▶ _What is being asked_
Give the lines below again exactly, starting with the line that holds "compound gates,107" and going on through the line that holds "part / total, mW".

▶ _Data to examine_
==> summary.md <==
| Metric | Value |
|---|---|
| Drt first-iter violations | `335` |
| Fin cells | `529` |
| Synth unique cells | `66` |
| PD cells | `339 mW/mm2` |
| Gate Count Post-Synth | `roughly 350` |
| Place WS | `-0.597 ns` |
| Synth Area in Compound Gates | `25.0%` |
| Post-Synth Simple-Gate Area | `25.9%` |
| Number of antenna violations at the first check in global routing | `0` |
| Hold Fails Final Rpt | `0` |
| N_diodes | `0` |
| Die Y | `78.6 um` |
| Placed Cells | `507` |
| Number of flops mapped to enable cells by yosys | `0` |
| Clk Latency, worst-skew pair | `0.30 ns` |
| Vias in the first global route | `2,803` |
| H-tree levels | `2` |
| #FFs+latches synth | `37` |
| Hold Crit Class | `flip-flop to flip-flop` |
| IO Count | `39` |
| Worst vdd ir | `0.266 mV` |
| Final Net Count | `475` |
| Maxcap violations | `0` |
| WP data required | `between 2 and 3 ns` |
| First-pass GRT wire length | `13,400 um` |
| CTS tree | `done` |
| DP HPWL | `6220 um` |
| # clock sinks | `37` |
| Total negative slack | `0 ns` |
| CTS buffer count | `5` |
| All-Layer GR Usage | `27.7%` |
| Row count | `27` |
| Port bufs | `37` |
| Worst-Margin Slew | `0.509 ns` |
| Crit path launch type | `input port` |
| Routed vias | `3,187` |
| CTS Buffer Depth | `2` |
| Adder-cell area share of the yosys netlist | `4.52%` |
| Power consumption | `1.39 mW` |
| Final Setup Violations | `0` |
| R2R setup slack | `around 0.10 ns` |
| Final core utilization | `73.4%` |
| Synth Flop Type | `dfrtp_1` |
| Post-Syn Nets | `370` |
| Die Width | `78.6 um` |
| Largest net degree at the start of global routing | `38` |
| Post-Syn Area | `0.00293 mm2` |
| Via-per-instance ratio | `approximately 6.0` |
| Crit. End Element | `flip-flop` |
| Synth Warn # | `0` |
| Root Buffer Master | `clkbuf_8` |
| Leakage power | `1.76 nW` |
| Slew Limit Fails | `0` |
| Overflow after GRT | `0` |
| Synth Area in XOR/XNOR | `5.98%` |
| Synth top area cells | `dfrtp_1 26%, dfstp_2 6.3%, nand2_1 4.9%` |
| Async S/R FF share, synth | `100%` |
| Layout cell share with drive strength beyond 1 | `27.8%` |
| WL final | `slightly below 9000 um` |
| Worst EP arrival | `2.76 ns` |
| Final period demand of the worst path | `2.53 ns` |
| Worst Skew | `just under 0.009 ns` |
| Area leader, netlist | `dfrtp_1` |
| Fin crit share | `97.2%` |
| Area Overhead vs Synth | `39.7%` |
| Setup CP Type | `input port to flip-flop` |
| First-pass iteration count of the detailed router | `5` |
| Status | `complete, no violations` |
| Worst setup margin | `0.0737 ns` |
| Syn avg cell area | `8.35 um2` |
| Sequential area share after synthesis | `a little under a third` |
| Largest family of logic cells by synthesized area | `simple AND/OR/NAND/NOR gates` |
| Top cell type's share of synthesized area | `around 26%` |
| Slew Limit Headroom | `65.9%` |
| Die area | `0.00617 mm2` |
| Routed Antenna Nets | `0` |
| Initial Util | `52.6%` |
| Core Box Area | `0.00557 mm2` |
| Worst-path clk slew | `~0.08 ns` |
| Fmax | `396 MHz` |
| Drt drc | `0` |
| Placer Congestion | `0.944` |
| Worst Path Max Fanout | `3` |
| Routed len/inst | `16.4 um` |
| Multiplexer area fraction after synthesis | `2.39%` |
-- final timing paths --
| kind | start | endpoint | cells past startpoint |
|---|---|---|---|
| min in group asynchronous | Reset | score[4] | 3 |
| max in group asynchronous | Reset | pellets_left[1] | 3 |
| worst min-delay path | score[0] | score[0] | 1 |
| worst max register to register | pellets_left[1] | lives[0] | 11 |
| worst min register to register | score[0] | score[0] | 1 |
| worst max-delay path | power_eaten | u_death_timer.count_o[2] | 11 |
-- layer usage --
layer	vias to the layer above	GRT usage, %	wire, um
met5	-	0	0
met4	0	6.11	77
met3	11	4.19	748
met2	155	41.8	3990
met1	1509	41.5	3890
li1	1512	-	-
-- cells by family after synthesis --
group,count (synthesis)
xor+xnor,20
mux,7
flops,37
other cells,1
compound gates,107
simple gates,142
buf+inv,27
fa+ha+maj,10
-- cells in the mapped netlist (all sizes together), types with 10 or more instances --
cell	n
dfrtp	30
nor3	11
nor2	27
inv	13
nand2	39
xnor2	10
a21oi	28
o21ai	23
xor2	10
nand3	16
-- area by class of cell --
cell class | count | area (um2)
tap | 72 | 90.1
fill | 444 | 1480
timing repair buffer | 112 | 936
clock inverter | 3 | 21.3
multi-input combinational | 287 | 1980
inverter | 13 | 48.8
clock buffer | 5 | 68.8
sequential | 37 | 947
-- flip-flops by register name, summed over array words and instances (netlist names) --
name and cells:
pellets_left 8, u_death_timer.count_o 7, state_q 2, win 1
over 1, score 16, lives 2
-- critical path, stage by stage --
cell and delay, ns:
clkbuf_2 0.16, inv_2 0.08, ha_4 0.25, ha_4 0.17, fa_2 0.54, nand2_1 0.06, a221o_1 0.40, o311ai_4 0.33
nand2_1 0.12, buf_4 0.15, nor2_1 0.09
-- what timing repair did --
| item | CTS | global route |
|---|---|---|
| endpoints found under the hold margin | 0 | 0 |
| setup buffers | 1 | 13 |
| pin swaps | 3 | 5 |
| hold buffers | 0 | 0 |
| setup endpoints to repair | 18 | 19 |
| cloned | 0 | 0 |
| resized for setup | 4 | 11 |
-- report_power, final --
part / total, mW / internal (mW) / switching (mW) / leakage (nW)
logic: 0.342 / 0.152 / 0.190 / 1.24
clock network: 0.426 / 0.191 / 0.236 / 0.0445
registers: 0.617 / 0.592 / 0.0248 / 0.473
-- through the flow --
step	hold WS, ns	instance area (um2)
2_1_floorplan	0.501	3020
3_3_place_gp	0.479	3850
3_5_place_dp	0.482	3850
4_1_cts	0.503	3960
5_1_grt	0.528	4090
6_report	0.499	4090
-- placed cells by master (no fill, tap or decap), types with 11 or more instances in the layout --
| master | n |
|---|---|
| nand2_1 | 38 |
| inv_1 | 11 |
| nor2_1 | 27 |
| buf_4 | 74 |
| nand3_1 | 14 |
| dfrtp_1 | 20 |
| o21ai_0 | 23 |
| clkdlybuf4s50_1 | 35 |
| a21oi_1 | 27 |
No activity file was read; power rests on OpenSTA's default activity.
--- src/rtl/ay_note_rom.sv ---
// ay_note_rom: 128x12 synchronous ROM of AY tone periods, one read port, 1-cycle latency.
module ay_note_rom
  import ay_note_pkg::*;
(
  input  logic        clk,
  input  logic [6:0]  addr,
  output logic [11:0] data
);
  always_ff @(posedge clk)
    data <= note_period(addr);
endmodule
==> config.mk <==
export PLATFORM = sky130hd
export DESIGN_NAME = traffic_phase_ctrl
export DESIGN_NICKNAME = d
export VERILOG_FILES = /design/src/rtl/traffic_phase_ctrl.sv
export SDC_FILE = /design/constraint.sdc
export NUM_CORES = 1
export LEC_CHECK = 0
export ABC_CLOCK_PERIOD_IN_PS = 10000
export BUFFER_PORTS_ARGS = -buffer_cell sky130_fd_sc_hd__buf_2
export CAP_MARGIN = 40
export CORE_AREA = 2 2 123 155
export DETAILED_ROUTE_END_ITERATION = 6
export DIE_AREA = 0 0 125 157
export PLACE_DENSITY = 0.6
export SLEW_MARGIN = 20
export SYNTH_ARGS = -nofsm -noshare
export SYNTH_HDL_FRONTEND = slang
export SYNTH_SLANG_ARGS = --single-unit
==> constraint.sdc <==
create_clock -name clk -period 10 [get_ports clk]
set_input_delay 0.5 -clock clk [delete_from_list [all_inputs] [get_ports clk]]
set_output_delay 0.5 -clock clk [all_outputs]
set_load 0.01 [all_outputs]
File: config.mk
export PLATFORM = sky130hd
export DESIGN_NAME = yv_gather_ctrl
export DESIGN_NICKNAME = d
export VERILOG_FILES = /design/src/rtl/yv_gather_ctrl.sv
export SDC_FILE = /design/constraint.sdc
export NUM_CORES = 1
export LEC_CHECK = 0
export ABC_AREA = 1
export BUFFER_PORTS_ARGS = -buffer_cell sky130_fd_sc_hd__clkbuf_2
export CORE_MARGIN = 1.5
export CORE_UTILIZATION = 45
export CTS_BUF_LIST = sky130_fd_sc_hd__clkbuf_8
export DETAILED_ROUTE_END_ITERATION = 16
export PLACE_DENSITY_LB_ADDON = 0.1
export SLEW_MARGIN = 10
export SYNTH_ARGS = -nofsm -noshare
export SYNTH_HDL_FRONTEND = slang
export SYNTH_SLANG_ARGS = --single-unit
File: constraint.sdc
create_clock -name clock -period 9.8 [get_ports clock]
set_input_delay 2.45 -clock clock [delete_from_list [all_inputs] [get_ports clock]]
set_output_delay 2.45 -clock clock [all_outputs]
set_load 0.02 [all_outputs]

▶ _Problem solution_
compound gates,107
simple gates,142
buf+inv,27
fa+ha+maj,10
-- cells in the mapped netlist (all sizes together), types with 10 or more instances --
cell	n
dfrtp	30
nor3	11
nor2	27
inv	13
nand2	39
xnor2	10
a21oi	28
o21ai	23
xor2	10
nand3	16
-- area by class of cell --
cell class | count | area (um2)
tap | 72 | 90.1
fill | 444 | 1480
timing repair buffer | 112 | 936
clock inverter | 3 | 21.3
multi-input combinational | 287 | 1980
inverter | 13 | 48.8
clock buffer | 5 | 68.8
sequential | 37 | 947
-- flip-flops by register name, summed over array words and instances (netlist names) --
name and cells:
pellets_left 8, u_death_timer.count_o 7, state_q 2, win 1
over 1, score 16, lives 2
-- critical path, stage by stage --
cell and delay, ns:
clkbuf_2 0.16, inv_2 0.08, ha_4 0.25, ha_4 0.17, fa_2 0.54, nand2_1 0.06, a221o_1 0.40, o311ai_4 0.33
nand2_1 0.12, buf_4 0.15, nor2_1 0.09
-- what timing repair did --
| item | CTS | global route |
|---|---|---|
| endpoints found under the hold margin | 0 | 0 |
| setup buffers | 1 | 13 |
| pin swaps | 3 | 5 |
| hold buffers | 0 | 0 |
| setup endpoints to repair | 18 | 19 |
| cloned | 0 | 0 |
| resized for setup | 4 | 11 |
-- report_power, final --
part / total, mW / internal (mW) / switching (mW) / leakage (nW)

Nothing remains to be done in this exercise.